> _EXERCISE DATA_
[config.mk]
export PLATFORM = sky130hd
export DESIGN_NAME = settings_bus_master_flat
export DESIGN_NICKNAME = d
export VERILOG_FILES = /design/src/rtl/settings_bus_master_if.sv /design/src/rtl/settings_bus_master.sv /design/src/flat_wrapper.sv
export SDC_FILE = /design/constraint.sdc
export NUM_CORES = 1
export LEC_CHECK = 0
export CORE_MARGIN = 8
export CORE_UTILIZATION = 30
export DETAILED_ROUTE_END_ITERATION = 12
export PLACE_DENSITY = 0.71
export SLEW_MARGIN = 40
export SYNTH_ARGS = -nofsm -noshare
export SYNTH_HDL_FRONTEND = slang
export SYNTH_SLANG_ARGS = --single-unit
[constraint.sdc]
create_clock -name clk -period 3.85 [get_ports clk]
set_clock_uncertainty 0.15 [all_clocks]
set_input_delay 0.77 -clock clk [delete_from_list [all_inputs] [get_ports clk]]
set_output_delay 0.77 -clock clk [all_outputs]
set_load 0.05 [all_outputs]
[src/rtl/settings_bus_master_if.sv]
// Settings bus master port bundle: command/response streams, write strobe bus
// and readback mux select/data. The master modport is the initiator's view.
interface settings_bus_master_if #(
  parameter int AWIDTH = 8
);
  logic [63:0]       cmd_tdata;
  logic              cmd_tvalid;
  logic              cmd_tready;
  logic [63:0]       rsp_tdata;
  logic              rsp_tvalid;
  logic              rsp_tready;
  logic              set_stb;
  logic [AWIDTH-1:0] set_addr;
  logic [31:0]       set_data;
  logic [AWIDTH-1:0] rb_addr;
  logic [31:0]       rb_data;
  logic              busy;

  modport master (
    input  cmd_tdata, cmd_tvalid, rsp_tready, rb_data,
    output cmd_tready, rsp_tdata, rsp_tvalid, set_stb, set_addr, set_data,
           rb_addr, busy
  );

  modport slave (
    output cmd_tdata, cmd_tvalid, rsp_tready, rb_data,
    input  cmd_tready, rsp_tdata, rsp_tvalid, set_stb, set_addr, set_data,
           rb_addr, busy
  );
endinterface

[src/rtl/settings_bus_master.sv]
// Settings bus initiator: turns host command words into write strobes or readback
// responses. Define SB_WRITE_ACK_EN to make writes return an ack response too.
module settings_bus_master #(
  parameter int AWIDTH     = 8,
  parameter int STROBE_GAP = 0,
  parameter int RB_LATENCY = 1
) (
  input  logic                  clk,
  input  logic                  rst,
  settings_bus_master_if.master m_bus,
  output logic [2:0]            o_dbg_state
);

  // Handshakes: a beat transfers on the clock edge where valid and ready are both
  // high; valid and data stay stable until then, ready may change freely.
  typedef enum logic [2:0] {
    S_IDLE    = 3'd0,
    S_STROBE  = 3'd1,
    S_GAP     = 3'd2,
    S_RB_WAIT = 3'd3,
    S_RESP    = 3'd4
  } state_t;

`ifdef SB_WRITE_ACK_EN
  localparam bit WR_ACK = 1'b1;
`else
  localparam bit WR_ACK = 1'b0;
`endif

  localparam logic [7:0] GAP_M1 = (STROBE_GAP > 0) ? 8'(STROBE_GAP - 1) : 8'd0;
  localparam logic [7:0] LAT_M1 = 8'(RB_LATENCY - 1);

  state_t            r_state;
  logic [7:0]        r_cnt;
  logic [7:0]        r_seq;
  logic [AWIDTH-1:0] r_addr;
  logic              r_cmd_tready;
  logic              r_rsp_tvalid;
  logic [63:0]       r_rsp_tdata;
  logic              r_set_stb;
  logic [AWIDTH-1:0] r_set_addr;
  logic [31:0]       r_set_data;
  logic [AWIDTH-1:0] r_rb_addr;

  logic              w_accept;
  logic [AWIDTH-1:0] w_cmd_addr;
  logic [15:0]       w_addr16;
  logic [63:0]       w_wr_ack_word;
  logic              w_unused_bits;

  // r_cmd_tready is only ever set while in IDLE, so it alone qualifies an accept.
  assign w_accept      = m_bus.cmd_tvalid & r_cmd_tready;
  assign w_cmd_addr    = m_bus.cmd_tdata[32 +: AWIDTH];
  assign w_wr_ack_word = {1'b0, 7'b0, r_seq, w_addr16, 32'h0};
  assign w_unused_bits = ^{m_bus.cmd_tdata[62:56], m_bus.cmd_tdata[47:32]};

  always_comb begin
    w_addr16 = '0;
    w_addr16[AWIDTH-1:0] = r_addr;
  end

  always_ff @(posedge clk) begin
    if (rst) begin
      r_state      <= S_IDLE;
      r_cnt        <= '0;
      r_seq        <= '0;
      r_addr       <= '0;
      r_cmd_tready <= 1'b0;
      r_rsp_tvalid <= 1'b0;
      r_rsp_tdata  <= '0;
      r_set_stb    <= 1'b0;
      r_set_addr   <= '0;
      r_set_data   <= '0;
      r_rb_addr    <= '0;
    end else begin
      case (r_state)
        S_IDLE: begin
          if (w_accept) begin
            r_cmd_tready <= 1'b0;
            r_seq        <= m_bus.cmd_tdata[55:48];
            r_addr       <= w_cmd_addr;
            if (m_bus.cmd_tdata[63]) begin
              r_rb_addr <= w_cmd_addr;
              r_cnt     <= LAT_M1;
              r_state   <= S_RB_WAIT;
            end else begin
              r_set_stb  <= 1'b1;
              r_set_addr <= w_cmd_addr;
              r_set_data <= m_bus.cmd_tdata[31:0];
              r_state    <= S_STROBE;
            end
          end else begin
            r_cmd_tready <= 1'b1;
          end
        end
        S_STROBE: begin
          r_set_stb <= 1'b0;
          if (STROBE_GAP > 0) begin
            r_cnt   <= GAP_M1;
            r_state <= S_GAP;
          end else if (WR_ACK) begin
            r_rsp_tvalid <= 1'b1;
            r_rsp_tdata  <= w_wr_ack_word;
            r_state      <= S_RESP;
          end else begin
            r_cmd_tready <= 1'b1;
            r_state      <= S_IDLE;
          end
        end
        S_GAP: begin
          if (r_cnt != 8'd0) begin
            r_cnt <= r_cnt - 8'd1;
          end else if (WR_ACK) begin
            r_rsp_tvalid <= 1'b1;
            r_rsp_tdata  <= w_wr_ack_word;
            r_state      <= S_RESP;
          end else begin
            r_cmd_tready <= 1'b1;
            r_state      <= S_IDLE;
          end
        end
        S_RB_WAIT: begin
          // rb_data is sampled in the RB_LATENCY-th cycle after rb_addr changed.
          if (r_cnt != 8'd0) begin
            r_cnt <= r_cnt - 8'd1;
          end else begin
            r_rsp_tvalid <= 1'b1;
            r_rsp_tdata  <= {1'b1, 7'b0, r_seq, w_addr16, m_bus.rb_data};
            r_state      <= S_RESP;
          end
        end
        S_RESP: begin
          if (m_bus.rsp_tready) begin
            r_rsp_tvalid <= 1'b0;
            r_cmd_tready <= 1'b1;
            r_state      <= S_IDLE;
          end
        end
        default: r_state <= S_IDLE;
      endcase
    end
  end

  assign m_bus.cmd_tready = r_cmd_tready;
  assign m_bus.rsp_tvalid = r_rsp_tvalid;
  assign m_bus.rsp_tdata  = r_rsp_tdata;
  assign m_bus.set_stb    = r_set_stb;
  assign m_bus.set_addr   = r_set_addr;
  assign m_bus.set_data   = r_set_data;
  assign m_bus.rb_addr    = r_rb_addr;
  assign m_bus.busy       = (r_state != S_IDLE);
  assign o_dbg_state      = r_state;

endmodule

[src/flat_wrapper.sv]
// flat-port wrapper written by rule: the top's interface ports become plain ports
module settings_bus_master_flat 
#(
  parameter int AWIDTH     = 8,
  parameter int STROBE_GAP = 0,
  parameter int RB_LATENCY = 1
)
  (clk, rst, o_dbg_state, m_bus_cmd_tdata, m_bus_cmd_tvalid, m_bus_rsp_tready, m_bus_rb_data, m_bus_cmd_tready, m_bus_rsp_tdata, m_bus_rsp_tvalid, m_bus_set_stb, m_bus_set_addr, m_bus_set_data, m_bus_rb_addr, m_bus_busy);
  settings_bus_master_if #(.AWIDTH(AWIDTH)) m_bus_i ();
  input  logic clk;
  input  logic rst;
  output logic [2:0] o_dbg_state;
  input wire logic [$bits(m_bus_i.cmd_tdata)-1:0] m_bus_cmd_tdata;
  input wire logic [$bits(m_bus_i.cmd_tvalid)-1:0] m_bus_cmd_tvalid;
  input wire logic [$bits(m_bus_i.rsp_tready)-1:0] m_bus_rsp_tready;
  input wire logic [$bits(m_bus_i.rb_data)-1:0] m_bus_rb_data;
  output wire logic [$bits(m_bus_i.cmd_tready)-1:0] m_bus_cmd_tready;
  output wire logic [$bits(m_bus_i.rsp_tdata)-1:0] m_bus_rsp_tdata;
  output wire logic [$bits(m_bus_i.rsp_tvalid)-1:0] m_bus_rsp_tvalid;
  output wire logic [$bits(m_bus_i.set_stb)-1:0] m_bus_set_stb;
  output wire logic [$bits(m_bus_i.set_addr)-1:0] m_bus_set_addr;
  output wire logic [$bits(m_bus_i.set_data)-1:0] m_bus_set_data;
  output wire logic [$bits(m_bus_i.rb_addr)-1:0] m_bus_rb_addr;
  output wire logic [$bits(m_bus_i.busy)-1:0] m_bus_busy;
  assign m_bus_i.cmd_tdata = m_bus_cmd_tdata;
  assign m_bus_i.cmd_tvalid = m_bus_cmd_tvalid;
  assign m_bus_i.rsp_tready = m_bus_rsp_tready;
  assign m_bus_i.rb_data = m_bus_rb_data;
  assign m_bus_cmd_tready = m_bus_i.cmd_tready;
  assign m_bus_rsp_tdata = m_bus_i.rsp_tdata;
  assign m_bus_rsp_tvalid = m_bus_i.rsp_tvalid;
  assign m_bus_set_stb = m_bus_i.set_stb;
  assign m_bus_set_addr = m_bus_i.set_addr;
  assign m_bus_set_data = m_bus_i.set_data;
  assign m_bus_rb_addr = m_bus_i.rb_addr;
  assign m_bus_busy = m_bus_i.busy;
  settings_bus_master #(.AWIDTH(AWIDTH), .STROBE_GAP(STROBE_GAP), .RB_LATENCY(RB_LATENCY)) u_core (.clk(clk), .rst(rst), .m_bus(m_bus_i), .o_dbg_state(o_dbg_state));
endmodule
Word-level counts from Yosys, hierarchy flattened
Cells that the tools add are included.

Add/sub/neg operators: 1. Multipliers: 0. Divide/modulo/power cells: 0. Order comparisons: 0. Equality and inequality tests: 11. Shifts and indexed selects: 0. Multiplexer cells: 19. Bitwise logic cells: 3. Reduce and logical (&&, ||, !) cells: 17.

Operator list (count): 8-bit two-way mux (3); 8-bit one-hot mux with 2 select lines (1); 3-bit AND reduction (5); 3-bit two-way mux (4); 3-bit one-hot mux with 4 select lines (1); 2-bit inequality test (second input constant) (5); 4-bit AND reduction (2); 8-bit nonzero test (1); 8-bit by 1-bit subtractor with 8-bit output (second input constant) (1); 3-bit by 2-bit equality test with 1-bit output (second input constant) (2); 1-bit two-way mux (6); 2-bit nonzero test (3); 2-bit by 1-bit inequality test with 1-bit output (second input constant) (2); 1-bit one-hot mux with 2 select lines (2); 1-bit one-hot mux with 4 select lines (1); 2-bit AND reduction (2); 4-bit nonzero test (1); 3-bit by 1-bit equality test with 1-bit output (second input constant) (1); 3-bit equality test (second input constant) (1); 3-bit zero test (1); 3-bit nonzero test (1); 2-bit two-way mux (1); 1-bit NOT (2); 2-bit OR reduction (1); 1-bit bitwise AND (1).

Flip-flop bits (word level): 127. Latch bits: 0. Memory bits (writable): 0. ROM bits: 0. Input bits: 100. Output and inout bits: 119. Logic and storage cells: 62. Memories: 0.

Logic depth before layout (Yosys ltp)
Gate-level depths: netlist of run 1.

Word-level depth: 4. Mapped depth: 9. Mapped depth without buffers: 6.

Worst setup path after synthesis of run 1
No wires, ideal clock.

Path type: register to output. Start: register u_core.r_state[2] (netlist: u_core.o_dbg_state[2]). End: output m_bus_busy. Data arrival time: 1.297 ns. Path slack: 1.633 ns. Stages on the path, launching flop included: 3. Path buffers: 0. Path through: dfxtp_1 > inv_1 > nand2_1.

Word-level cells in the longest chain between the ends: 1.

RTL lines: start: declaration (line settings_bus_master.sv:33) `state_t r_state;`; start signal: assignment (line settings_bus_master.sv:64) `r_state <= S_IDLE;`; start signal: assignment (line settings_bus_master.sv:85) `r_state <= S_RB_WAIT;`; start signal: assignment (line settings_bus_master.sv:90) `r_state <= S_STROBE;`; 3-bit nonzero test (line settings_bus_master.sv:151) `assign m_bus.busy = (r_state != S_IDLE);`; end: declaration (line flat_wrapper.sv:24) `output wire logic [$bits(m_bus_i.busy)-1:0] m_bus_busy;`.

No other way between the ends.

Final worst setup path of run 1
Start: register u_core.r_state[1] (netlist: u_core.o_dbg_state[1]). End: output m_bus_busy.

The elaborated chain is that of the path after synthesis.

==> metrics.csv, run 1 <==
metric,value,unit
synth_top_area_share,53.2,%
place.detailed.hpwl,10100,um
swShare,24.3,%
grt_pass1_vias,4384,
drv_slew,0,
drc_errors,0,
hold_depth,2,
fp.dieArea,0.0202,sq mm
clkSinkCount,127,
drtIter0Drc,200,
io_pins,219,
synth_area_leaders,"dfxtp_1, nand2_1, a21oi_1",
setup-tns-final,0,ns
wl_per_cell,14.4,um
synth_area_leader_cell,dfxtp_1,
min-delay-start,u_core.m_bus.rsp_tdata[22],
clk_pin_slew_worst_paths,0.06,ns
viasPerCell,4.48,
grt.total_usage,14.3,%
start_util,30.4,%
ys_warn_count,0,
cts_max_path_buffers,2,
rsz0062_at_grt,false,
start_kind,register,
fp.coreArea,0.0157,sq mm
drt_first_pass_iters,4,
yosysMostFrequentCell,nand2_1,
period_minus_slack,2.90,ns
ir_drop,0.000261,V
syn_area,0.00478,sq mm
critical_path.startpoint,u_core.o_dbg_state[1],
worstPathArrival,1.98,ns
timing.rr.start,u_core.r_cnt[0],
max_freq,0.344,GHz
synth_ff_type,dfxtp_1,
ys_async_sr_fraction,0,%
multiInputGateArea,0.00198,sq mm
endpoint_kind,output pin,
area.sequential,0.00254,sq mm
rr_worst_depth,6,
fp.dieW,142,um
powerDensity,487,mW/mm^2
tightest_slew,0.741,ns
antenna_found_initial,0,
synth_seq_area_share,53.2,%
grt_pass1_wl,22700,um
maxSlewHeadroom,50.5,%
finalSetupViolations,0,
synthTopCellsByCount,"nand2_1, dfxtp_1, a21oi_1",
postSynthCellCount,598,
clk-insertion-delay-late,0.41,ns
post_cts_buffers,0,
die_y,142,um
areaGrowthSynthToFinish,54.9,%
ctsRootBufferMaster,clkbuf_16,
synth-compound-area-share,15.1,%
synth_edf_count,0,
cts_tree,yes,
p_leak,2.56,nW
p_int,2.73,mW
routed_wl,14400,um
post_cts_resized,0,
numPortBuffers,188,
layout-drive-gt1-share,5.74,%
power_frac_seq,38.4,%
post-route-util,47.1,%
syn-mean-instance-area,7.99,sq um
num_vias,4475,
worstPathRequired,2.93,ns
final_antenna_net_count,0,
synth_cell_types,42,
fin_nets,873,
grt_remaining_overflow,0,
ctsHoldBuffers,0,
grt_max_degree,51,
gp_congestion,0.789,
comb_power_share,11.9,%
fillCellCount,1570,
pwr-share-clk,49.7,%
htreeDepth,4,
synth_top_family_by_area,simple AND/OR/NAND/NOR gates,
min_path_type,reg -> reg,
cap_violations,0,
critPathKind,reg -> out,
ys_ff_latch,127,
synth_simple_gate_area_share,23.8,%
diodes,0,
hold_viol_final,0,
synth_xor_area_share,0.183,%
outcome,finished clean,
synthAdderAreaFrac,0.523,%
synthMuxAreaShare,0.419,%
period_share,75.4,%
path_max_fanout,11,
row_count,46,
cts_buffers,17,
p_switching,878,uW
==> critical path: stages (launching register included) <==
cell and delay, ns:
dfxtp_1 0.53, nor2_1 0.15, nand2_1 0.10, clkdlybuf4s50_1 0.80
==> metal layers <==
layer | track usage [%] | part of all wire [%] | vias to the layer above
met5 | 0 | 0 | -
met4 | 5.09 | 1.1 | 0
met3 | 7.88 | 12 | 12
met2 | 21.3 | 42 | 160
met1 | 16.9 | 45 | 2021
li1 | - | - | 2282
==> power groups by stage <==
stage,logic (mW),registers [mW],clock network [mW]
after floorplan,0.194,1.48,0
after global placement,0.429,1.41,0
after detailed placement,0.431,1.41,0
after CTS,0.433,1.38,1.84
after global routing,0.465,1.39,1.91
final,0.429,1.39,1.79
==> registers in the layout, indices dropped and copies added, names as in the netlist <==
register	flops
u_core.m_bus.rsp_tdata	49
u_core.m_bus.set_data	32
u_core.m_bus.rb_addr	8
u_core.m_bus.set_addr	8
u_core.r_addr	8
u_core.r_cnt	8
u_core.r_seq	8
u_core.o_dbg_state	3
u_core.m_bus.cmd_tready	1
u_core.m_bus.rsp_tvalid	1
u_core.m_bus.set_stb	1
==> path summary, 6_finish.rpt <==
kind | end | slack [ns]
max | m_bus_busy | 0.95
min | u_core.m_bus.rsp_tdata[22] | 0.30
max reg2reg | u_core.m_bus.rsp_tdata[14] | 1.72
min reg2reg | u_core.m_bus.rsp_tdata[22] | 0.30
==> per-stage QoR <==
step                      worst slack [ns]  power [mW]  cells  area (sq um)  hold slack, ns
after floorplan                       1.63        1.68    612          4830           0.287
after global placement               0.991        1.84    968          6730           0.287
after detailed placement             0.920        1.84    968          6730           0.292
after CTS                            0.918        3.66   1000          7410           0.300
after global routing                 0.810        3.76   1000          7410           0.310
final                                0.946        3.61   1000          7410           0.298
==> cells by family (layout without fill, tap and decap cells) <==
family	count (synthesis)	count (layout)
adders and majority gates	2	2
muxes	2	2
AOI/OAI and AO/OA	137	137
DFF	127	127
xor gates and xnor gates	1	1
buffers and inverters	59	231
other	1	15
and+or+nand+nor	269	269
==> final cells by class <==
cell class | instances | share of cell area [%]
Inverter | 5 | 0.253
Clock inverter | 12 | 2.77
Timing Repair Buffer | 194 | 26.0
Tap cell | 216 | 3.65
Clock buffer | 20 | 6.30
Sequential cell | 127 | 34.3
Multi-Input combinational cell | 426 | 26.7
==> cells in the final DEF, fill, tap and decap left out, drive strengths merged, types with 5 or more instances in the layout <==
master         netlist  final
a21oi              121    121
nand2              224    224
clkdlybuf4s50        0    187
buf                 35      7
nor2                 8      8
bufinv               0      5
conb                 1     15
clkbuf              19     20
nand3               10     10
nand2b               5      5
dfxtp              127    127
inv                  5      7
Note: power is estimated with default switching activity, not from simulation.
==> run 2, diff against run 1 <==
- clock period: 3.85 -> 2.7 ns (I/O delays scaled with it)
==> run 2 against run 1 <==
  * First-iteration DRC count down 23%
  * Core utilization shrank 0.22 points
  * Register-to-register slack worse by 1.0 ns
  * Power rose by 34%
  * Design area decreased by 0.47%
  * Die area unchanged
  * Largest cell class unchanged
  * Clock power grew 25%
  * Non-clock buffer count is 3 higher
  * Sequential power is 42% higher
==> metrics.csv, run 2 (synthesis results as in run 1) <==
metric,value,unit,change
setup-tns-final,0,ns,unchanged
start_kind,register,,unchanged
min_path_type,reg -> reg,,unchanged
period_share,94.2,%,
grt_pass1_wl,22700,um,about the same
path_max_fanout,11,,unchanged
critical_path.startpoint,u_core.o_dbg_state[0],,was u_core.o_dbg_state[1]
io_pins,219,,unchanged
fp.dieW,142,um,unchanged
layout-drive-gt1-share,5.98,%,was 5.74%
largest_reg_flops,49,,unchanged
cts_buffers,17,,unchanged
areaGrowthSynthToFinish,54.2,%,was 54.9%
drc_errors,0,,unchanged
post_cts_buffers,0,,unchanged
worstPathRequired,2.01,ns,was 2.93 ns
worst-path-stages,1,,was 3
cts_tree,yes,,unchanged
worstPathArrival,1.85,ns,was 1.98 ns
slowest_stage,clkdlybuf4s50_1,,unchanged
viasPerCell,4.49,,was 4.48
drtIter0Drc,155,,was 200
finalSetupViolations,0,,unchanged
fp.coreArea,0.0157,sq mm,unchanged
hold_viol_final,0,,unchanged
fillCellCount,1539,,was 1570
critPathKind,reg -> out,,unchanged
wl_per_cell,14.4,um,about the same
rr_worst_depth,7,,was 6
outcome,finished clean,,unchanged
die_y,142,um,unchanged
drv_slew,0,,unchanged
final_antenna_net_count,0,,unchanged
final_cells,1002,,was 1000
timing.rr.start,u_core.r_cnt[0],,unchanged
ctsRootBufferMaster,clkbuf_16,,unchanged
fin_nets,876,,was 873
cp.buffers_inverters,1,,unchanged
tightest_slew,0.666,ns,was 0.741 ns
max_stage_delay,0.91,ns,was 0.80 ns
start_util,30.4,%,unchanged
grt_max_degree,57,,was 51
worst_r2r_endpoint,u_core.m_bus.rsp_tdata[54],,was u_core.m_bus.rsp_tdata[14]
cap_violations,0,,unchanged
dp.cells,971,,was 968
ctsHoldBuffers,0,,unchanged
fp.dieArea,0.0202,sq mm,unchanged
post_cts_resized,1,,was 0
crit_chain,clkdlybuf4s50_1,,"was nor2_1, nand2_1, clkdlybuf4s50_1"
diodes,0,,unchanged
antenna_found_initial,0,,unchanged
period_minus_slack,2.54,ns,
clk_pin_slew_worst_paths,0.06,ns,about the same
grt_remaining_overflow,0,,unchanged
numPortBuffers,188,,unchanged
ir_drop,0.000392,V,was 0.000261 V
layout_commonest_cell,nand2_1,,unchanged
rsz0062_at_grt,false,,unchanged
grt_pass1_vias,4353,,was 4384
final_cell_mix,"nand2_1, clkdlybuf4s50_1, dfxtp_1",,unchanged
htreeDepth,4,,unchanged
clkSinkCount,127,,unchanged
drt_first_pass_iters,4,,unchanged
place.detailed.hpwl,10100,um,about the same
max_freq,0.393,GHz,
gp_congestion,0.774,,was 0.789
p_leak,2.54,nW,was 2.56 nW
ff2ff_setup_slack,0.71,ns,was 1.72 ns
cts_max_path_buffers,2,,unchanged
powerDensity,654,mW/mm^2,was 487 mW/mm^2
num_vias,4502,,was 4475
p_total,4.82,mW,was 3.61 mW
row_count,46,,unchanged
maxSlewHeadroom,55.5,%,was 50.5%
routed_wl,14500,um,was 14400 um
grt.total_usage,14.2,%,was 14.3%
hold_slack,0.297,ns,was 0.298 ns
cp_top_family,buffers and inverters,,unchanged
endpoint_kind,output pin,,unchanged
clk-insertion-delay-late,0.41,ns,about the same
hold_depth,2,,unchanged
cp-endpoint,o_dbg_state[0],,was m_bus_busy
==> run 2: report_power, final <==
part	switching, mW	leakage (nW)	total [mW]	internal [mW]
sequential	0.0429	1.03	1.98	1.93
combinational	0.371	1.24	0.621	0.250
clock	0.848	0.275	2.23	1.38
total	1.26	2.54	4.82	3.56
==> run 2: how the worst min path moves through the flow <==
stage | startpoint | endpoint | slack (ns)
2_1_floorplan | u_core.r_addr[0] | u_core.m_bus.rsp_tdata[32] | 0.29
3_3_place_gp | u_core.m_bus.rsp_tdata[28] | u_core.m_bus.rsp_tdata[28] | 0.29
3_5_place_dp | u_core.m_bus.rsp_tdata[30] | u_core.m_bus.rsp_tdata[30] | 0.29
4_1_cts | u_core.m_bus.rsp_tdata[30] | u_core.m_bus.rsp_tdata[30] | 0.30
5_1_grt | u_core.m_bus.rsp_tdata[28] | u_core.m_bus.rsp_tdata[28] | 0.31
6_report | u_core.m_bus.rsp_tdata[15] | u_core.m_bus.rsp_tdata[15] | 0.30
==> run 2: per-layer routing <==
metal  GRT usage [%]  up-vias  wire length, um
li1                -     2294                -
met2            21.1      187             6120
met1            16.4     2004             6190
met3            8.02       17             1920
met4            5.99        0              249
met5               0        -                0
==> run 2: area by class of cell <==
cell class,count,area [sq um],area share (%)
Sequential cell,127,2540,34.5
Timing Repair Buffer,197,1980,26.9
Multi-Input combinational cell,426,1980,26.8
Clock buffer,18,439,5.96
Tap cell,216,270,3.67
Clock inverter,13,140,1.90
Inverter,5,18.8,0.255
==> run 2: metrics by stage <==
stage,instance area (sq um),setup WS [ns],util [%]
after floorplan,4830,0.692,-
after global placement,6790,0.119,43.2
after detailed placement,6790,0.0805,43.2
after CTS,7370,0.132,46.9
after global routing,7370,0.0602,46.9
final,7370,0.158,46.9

> _WORK INSTRUCTION_
If a line in the records above contains "maxSlewHeadroom", copy that line.

> _ANSWER AREA_
maxSlewHeadroom,50.5,%
maxSlewHeadroom,55.5,%,was 50.5%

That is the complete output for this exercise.